While most watchmakers are tasked with marrying function and form, high fashion brands with their own haute time lines must also consider their customers' longing for all things beautiful. In 1987, the heyday of conspicuous consumption, Chanel introduced its Première watch – an elegant chain strap bracelet coupled with a long, squared off face. The piece was bold, like eye-catching costume jewellery. Although the brand wasn't the first luxury label to enter the watchmaking game (Dior, for example, introduced its watch line in 1975), Chanel quickly established itself as a player in the "haute horlogerie" market, and has since launched five different watch styles including the decadent Chanel Première Camélia Skeleton that debuted at Baselworld in March.

For the 30th anniversary of its foray into fine watchmaking, Chanel employed a floral motif that's likely familiar to the brand's devotees (a white camellia bloom now accents many Chanel shopping bags). "For the first movement, we worked a lot on complexity," says Nicolas Beau, Chanel's international watch director, of the initial in-house engine developed for the brand's first men's watch. "Here, our focus was really beauty and decoration."

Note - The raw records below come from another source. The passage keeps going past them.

### src/verilog/csrsw_regs.sv
// Compare-swap control, ROM header and bus name registers with host port
//
// The implementer's own choice: the strobed register port.
`timescale 1ns/1ps
`include "csrsw_map.svh"
module csrsw_regs
    import csrsw_pkg::*;
(
    // Clock and reset
    input  wire logic        clock,
    input  wire logic        rstn,
    // Host register port
    input  wire logic [7:0]  reg_addr,
    input  wire logic [31:0] reg_wdata,
    input  wire logic        reg_wr,
    input  wire logic        reg_rd,
    output logic      [31:0] reg_rdata,
    // Remote quadlet reads
    input  wire logic        remote_rd,
    input  wire logic [1:0]  remote_which,
    output logic      [31:0] remote_rdata,
    output logic             remote_valid,
    // Serial ROM loader
    input  wire logic        serial_rom_present,
    input  wire logic        serial_rom_valid,
    input  wire logic [15:0] serial_rom_check,
    // Status
    output logic             swap_busy,
    output logic             irq
);
    csrsw_bus_req_t    bus;
    csrsw_remote_req_t rem;
    csrsw_state_t      state_reg;
    csrsw_res_t        sel_reg;
    logic              done_reg;
    logic       [31:0] expected_reg;
    logic       [31:0] new_reg;
    logic       [31:0] header_reg;
    logic       [31:0] res_value [4];
    logic       [3:0]  res_go;
    logic              load_pulse;
    logic       [15:0] load_value;
    logic       [1:0]  irq_status_reg;
    logic       [1:0]  irq_mask_reg;
    logic       [1:0]  irq_event;
    logic              swap_finish;
    logic       [31:0] rd_next;

    assign bus = '{wr: reg_wr, rd: reg_rd, addr: reg_addr, wdata: reg_wdata};
    assign rem = '{valid: remote_rd, which: remote_which};

    // Operand registers
    always_ff @(posedge clock) begin
        if (!rstn) begin
            expected_reg <= 32'h00000000;
            new_reg      <= 32'h00000000;
        end else if (bus.wr && bus.addr == `CSRSW_OFF_EXPECTED) begin
            expected_reg <= bus.wdata;
        end else if (bus.wr && bus.addr == `CSRSW_OFF_NEW) begin
            new_reg <= bus.wdata;
        end
    end

    // Selector latches with each control write
    always_ff @(posedge clock) begin
        if (!rstn) begin
            sel_reg <= CSRSW_RES_MANAGER;
        end else if (bus.wr && bus.addr == `CSRSW_OFF_CONTROL) begin
            sel_reg <= csrsw_res_t'(bus.wdata[`CSRSW_SEL_MSB:0]);
        end
    end

    // Swap sequencer: write starts, compare/store takes one cycle
    always_ff @(posedge clock) begin
        if (!rstn) begin
            state_reg <= CSRSW_IDLE;
        end else begin
            unique case (state_reg)
                CSRSW_IDLE: begin
                    if (bus.wr && bus.addr == `CSRSW_OFF_CONTROL) begin
                        state_reg <= CSRSW_COMPARE;
                    end
                end
                CSRSW_COMPARE: begin
                    // A second control write here restarts the swap
                    if (!(bus.wr && bus.addr == `CSRSW_OFF_CONTROL)) begin
                        state_reg <= CSRSW_IDLE;
                    end
                end
            endcase
        end
    end

    assign swap_finish = (state_reg == CSRSW_COMPARE) && !(bus.wr && bus.addr == `CSRSW_OFF_CONTROL);

    // Done flag resets to one; finish in the same cycle as a write cannot occur
    always_ff @(posedge clock) begin
        if (!rstn) begin
            done_reg <= 1'b1;
        end else if (bus.wr && bus.addr == `CSRSW_OFF_CONTROL) begin
            done_reg <= 1'b0;
        end else if (swap_finish) begin
            done_reg <= 1'b1;
        end
    end

    always_ff @(posedge clock) begin
        if (!rstn) begin
            swap_busy <= 1'b0;
        end else begin
            swap_busy <= (bus.wr && bus.addr == `CSRSW_OFF_CONTROL) || (state_reg == CSRSW_COMPARE && !swap_finish);
        end
    end

    // Resource words, one swapped per operation
    always_comb begin
        res_go = 4'h0;
        res_go[sel_reg] = swap_finish;
    end

    csrsw_resource #(.RESET_VALUE(`CSRSW_RES_MGR_RESET)) u_res_mgr (
        .clock               (clock),
        .rstn                (rstn),
        .swap_go             (res_go[0]),
        .swap_expected_value (expected_reg),
        .swap_new_value      (new_reg),
        .value_reg           (res_value[0])
    );
    csrsw_resource #(.RESET_VALUE(`CSRSW_RES_BW_RESET)) u_res_bw (
        .clock               (clock),
        .rstn                (rstn),
        .swap_go             (res_go[1]),
        .swap_expected_value (expected_reg),
        .swap_new_value      (new_reg),
        .value_reg           (res_value[1])
    );
    csrsw_resource #(.RESET_VALUE(`CSRSW_RES_CH_RESET)) u_res_hi (
        .clock               (clock),
        .rstn                (rstn),
        .swap_go             (res_go[2]),
        .swap_expected_value (expected_reg),
        .swap_new_value      (new_reg),
        .value_reg           (res_value[2])
    );
    csrsw_resource #(.RESET_VALUE(`CSRSW_RES_CH_RESET)) u_res_lo (
        .clock               (clock),
        .rstn                (rstn),
        .swap_go             (res_go[3]),
        .swap_expected_value (expected_reg),
        .swap_new_value      (new_reg),
        .value_reg           (res_value[3])
    );

    csrsw_check_loader u_loader (
        .clock              (clock),
        .rstn               (rstn),
        .serial_rom_present (serial_rom_present),
        .serial_rom_valid   (serial_rom_valid),
        .serial_rom_check   (serial_rom_check),
        .load_reg           (load_pulse),
        .check_reg          (load_value)
    );

    // Header; serial ROM load wins over a host write of the check field
    always_ff @(posedge clock) begin
        if (!rstn) begin
            header_reg <= `CSRSW_HEADER_RESET;
        end else begin
            if (bus.wr && bus.addr == `CSRSW_OFF_HEADER) begin
                header_reg <= bus.wdata;
            end
            if (load_pulse) begin
                header_reg[`CSRSW_CHECK_MSB:0] <= load_value;
            end
        end
    end

    // Interrupts: bit0 swap done, bit1 check value loaded; set beats clear
    assign irq_event = {load_pulse, swap_finish};

    always_ff @(posedge clock) begin
        if (!rstn) begin
            irq_status_reg <= 2'h0;
        end else if (bus.wr && bus.addr == `CSRSW_OFF_IRQ_STATUS) begin
            irq_status_reg <= (irq_status_reg & ~bus.wdata[1:0]) | irq_event;
        end else begin
            irq_status_reg <= irq_status_reg | irq_event;
        end
    end

    always_ff @(posedge clock) begin
        if (!rstn) begin
            irq_mask_reg <= 2'h0;
        end else if (bus.wr && bus.addr == `CSRSW_OFF_IRQ_MASK) begin
            irq_mask_reg <= bus.wdata[1:0];
        end
    end

    always_ff @(posedge clock) begin
        if (!rstn) begin
            irq <= 1'b0;
        end else begin
            irq <= |(irq_status_reg & irq_mask_reg);
        end
    end

    // Host read mux; unmapped offsets read zero
    always_comb begin
        rd_next = 32'h00000000;
        unique case (bus.addr)
            `CSRSW_OFF_NEW:        rd_next = new_reg;
            `CSRSW_OFF_EXPECTED:   rd_next = expected_reg;
            `CSRSW_OFF_CONTROL:    rd_next = {done_reg, 29'h00000000, sel_reg};
            `CSRSW_OFF_HEADER:     rd_next = header_reg;
            `CSRSW_OFF_BUSNAME:    rd_next = `CSRSW_BUS_NAME;
            `CSRSW_OFF_IRQ_STATUS: rd_next = {30'h00000000, irq_status_reg};
            `CSRSW_OFF_IRQ_MASK:   rd_next = {30'h00000000, irq_mask_reg};
            8'h50:                 rd_next = res_value[0];
            8'h54:                 rd_next = res_value[1];
            8'h58:                 rd_next = res_value[2];
            8'h5C:                 rd_next = res_value[3];
            default:               rd_next = 32'h00000000;
        endcase
    end

    always_ff @(posedge clock) begin
        if (!rstn) begin
            reg_rdata <= 32'h00000000;
        end else if (bus.rd) begin
            reg_rdata <= rd_next;
        end else begin
            reg_rdata <= 32'h00000000;
        end
    end

    // Remote quadlet reads
    always_ff @(posedge clock) begin
        if (!rstn) begin
            remote_rdata <= 32'h00000000;
            remote_valid <= 1'b0;
        end else begin
            remote_valid <= rem.valid;
            if (rem.valid && rem.which == `CSRSW_REMOTE_ROM0) begin
                remote_rdata <= header_reg;
            end else if (rem.valid && rem.which == `CSRSW_REMOTE_INFO0) begin
                remote_rdata <= `CSRSW_BUS_NAME;
            end else begin
                remote_rdata <= 32'h00000000;
            end
        end
    end
endmodule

The new watch's functions may be rudimentary, giving hours and minutes only, but the devil is in the details. The Première Camélia Skeleton's face is transparent both front and back, revealing the intricate floral detail that comprises the watch's Calibre 2 movement. "Usually when you do a skeleton, you have your movement and then you skeletonize it, so to speak," says Beau. Instead of this procedure, the small team who initially developed the watch's composition at Chanel's workshop in Paris's Place Vendome decided on the bridge's design first – in this case, the swirling petals of a camellia – before the following stages of design, development and assembly at Swiss manufacturer Châtelain. "It's a crazy way to do a movement," Beau notes. "For watchmakers, bridges are there to hold the wheels."

In the Première Camélia Skeleton, the bridge possesses much more than the movement; the skeleton itself boasts up to 246 brilliant-cut diamonds, depending on which of the three models you're wearing. The limited-edition style – there are only 12 in the world – has a total diamond weight of 22.66 carats, and its 18-karat gold bracelet is set with 282 baguette-cut diamonds (its buckle has 30 brilliant-cut diamonds, too). To call it opulent would be an understatement. "When you wear something like this," Beau notes, "you're wearing a work of art."